When cells divide by cytokinesis the nucleus also has to divide so that each new cell contains a nucleus with a complete copy of all of the genetic information. DNA replication therefore needs to ensure that all of the 3 billion base pairs in the human genome are copied correctly each time the nucleus divides, this is done through semi conservative replication.
DNA is made up of 4 bases, Adenine, Thymine, Guanine and Cytosine that make up the genetic code. These make up polynucleotide chains that run in antiparallel making up the DNA double helix. When DNA replication occurs the DNA double helix is unzipped by an enzyme called helicase, which exposes the bases on each strand. These 2 strands can then be used as templates, meaning the new DNA molecules will be made up of 1 of the template strands and 1 newly synthesised strand.
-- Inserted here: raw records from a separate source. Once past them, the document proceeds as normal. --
File: src/rtl/operand_fetch.sv
module operand_fetch #(
  parameter int W    = 16,
  parameter int NREG = 8,
  localparam int RS  = $clog2(NREG)
) (
  input  logic          clk,
  input  logic          rst_n,
  input  logic          start,
  input  logic [3:0]    mode,
  input  logic [W-1:0]  addr_a,
  input  logic [RS-1:0] reg_sel,
  input  logic [W-1:0]  pc,
  input  logic [1:0]    ind_levels,
  input  logic          rf_we,
  input  logic [RS-1:0] rf_wsel,
  input  logic [W-1:0]  rf_wdata,
  output logic          mem_req,
  output logic [W-1:0]  mem_addr,
  input  logic [W-1:0]  mem_rdata,
  input  logic          mem_valid,
  output logic          done,
  output logic [W-1:0]  eff_addr,
  output logic [W-1:0]  operand,
  output logic          illegal
);
  localparam logic [3:0] M_IMM = 4'd0, M_DIR = 4'd1, M_IND = 4'd2, M_REG = 4'd3,
                         M_RIN = 4'd4, M_DSP = 4'd5, M_PCR = 4'd6, M_IDX = 4'd7,
                         M_PRE = 4'd8, M_PST = 4'd9;

  typedef enum logic [1:0] {S_IDLE, S_REQ, S_WAIT, S_DONE} state_t;

  state_t        st;
  logic [W-1:0]  rf [NREG];
  logic [W-1:0]  cur, xreg, eff_q, opnd_q;
  logic [1:0]    ptr_left;
  logic          post_add, inc_en, ill_q;
  logic [RS-1:0] inc_sel;

  assign mem_req  = (st == S_REQ);
  assign mem_addr = cur;
  assign done     = (st == S_DONE);
  assign illegal  = done & ill_q;
  assign eff_addr = eff_q;
  assign operand  = opnd_q;

  always_ff @(posedge clk) begin
    if (!rst_n) begin
      st       <= S_IDLE;
      cur      <= '0;
      xreg     <= '0;
      eff_q    <= '0;
      opnd_q   <= '0;
      ptr_left <= '0;
      post_add <= 1'b0;
      inc_en   <= 1'b0;
      ill_q    <= 1'b0;
      inc_sel  <= '0;
      for (int i = 0; i < NREG; i++) rf[i] <= '0;
    end else begin
      case (st)
        S_IDLE: begin
          if (rf_we) rf[rf_wsel] <= rf_wdata;
          if (start) begin
            ill_q    <= 1'b0;
            post_add <= 1'b0;
            inc_en   <= 1'b0;
            ptr_left <= '0;
            inc_sel  <= reg_sel;
            xreg     <= rf[reg_sel];
            st       <= S_REQ;
            case (mode)
              M_IMM: begin eff_q <= addr_a; opnd_q <= addr_a; st <= S_DONE; end
              M_DIR: cur <= addr_a;
              M_IND: begin
                cur      <= addr_a;
                ptr_left <= (ind_levels == 2'd0) ? 2'd1 : ind_levels;
              end
              M_REG: begin eff_q <= W'(reg_sel); opnd_q <= rf[reg_sel]; st <= S_DONE; end
              M_RIN: cur <= rf[reg_sel];
              M_DSP: cur <= addr_a + rf[reg_sel];
              M_PCR: cur <= addr_a + pc;
              M_IDX: begin cur <= addr_a + rf[reg_sel]; inc_en <= 1'b1; end
              M_PRE: begin cur <= addr_a + rf[reg_sel]; ptr_left <= 2'd1; end
              M_PST: begin cur <= addr_a; ptr_left <= 2'd1; post_add <= 1'b1; end
              default: begin eff_q <= addr_a; opnd_q <= '0; ill_q <= 1'b1; st <= S_DONE; end
            endcase
          end
        end
        S_REQ: st <= S_WAIT;
        S_WAIT: begin
          if (mem_valid) begin
            if (ptr_left != 2'd0) begin
              cur      <= mem_rdata + (post_add ? xreg : '0);
              ptr_left <= ptr_left - 2'd1;
              st       <= S_REQ;
            end else begin
              eff_q  <= cur;
              opnd_q <= mem_rdata;
              if (inc_en) rf[inc_sel] <= rf[inc_sel] + 1'b1;
              st     <= S_DONE;
            end
          end
        end
        default: st <= S_IDLE;
      endcase
    end
  end

  p_done_pulse_r11: assert property (@(posedge clk) disable iff (!rst_n)
    done |=> !done);

  p_imm_fast_r1: assert property (@(posedge clk) disable iff (!rst_n)
    (st == S_IDLE && start && mode == M_IMM) |=> (done && !mem_req && operand == $past(addr_a)));

  p_reg_fast_r4: assert property (@(posedge clk) disable iff (!rst_n)
    (st == S_IDLE && start && mode == M_REG) |=> (done && !mem_req));

  p_single_req_r10: assert property (@(posedge clk) disable iff (!rst_n)
    mem_req |=> !mem_req);

  p_wait_valid_r10: assert property (@(posedge clk) disable iff (!rst_n)
    (st == S_WAIT && !mem_valid) |=> !mem_req);

  p_illegal_code_r12: assert property (@(posedge clk) disable iff (!rst_n)
    (st == S_IDLE && start && mode > M_PST) |=> (done && illegal && !mem_req));
endmodule

File: config.mk
export PLATFORM = sky130hd
export DESIGN_NAME = operand_fetch
export DESIGN_NICKNAME = d
export VERILOG_FILES = /design/src/rtl/operand_fetch.sv
export SDC_FILE = /design/constraint.sdc
export NUM_CORES = 1
export LEC_CHECK = 0
export ABC_AREA = 1
export BUFFER_PORTS_ARGS = -buffer_cell sky130_fd_sc_hd__buf_4
export CAP_MARGIN = 20
export CORE_AREA = 2 2 226 228
export CTS_CLUSTER_SIZE = 14
export DETAILED_ROUTE_END_ITERATION = 16
export DIE_AREA = 0 0 228 230
export GPL_TIMING_DRIVEN = 0
export PLACE_DENSITY = 0.5
export SYNTH_ARGS = -nofsm -noshare
export SYNTH_HDL_FRONTEND = slang
export SYNTH_SLANG_ARGS = --single-unit
export TNS_END_PERCENT = 1
File: constraint.sdc
create_clock -name clk -period 3.44 [get_ports clk]
set_input_delay 0.344 -clock clk [delete_from_list [all_inputs] [get_ports clk]]
set_output_delay 0.344 -clock clk [all_outputs]
set_load 0.1 [all_outputs]
Yosys cells after proc, flatten, opt, wreduce, memory -nomap -nowiden
Memory sizes are Yosys's and may differ from the RTL's. A register that Yosys moved wholly into a read port is not among the register bits.
Cells that the tools add are included.
{ "word_totals": {"register_bits": 74, "ram_bits": 128, "in_bits": 81, "out_inout_bits": 51, "elab_cells": 101, "mem_count": 1} }
{ "memory_table": {"columns": ["memory", "words", "width", "rd", "rd_clocked_by_memory_dff", "write_ports", "line", "text"], "rows": [
  ["rf", 8, 16, 2, 1, 8, "33", "logic [W-1:0] rf [NREG];"]
]} }
{ "classes": {"add_sub_neg": 5, "eq_ne": 18, "muxes": 49, "n_bitwise": 1, "reduce_logical": 17} }
{ "op_table": {"columns": ["cell", "count"], "rows": [
  ["$mux 16", 12],
  ["$pmux 16 s2", 4],
  ["$pmux 16 s4", 1],
  ["$add 16x16->16", 3],
  ["$pmux 16 s3", 1],
  ["$reduce_or 16->1", 2],
  ["$add 16x1->16 const B", 1],
  ["$eq 4x3->1 const B", 4],
  ["$mux 1", 16],
  ["$mux 2", 8],
  ["$mux 3", 4],
  ["$ne 2x2->1 const B", 5],
  ["$reduce_and 5->1", 2],
  ["$reduce_or 10->1", 1],
  ["$eq 4x2->1 const B", 2],
  ["$eq 4x4->1 const B", 2],
  ["$pmux 2 s2", 2],
  ["$reduce_or 8->1", 1],
  ["$pmux 2 s3", 1],
  ["$reduce_or 3->1", 2],
  ["$ne 5x3->1 const B", 1],
  ["$eq 2x2->1 const B", 2],
  ["$eq 4x1->1 const B", 1],
  ["$logic_not 2->1", 2],
  ["8 further kinds", 10]
]} }

Depth between registers and ports, before layout
{ "logic_depth": {"ltp_word": 8, "depth_mapped": 25, "depth_no_buf": 23} }

Least setup slack after synthesis
OpenSTA, ideal clock, no wires.
{ "synth_path": {"path_kind": "input to register", "start": "input reg_sel[0]", "end": "register cur[14] (netlist: mem_addr[14])", "setup_ns": 0.109, "arrival_ns": 3.101, "required_time_ns": 3.331, "setup_slack_ns": 0.230, "path_stages": 24, "n_path_buf": 3, "cell_sequence": "clkbuf_1 -> clkbuf_1 -> clkbuf_1 -> nand2_1 -> nand2_1 -> a21oi_1 -> o21ai_0 -> nand2_1 -> o21ai_0 -> ha_1 -> inv_1 -> fa_1 -> inv_1 -> nand3_1 -> nand2_1 -> nand3_1 -> nand2_1 -> nand2_1 -> a21oi_1 -> o21ai_0 -> nand2_1 -> nand3_1 -> nand2_1 -> inv_1"} }
{ "synth_via": {"elab_chain_cells": 5} }
{ "synth_rtl": {"columns": ["item", "line", "text"], "rows": [
  ["start: declaration", "11", "input logic [RS-1:0] reg_sel,"],
  ["$mem_v2 8x16 (*)", null, null],
  ["$add 16x16->16", "80, 82, 83", null],
  ["$pmux 16 s4 (*)", "71", "case (mode)"],
  ["$mux 16 (*)", "63", "if (start) begin"],
  ["$pmux 16 s2 (*)", "60", "case (st)"],
  ["end signal: assignment", "73", "M_DIR: cur <= addr_a;"],
  ["end signal: assignment", "80", "M_DSP: cur <= addr_a + rf[reg_sel];"],
  ["end signal: assignment", "81", "M_PCR: cur <= addr_a + pc;"],
  ["end: declaration", "34", "logic [W-1:0] cur, xreg, eff_q, opnd_q;"]
]} }
Every way passes the cells marked *; elsewhere a longest branch is shown, timed or not. The select of a mux whose other input is x is not followed.
A chain may end at the register's enable or synchronous reset.

Worst setup path after layout
Same ends and word-level chain as after synthesis.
The new strands are synthesised by the enzyme DNA polymerase, however this enzyme can only work in a 5' to 3' direction and so on the stand named the leading strand (which runs from 5' to 3') the DNA polymerase can create a full new DNA strand by incorporating nucleotides that are complemetary to the template strand, however, the other strand (the lag strand) runs 3' to 5'. This means that the DNA polmerase has to create short fragments of the newly synthesised strand as the DNA is continually unzipped by the helicase enzyme, these fragments are known as okazaki fragments that can be joined together using a third and final enzyme- DNA ligase. This therefore results in 2 new identical DNA helixes.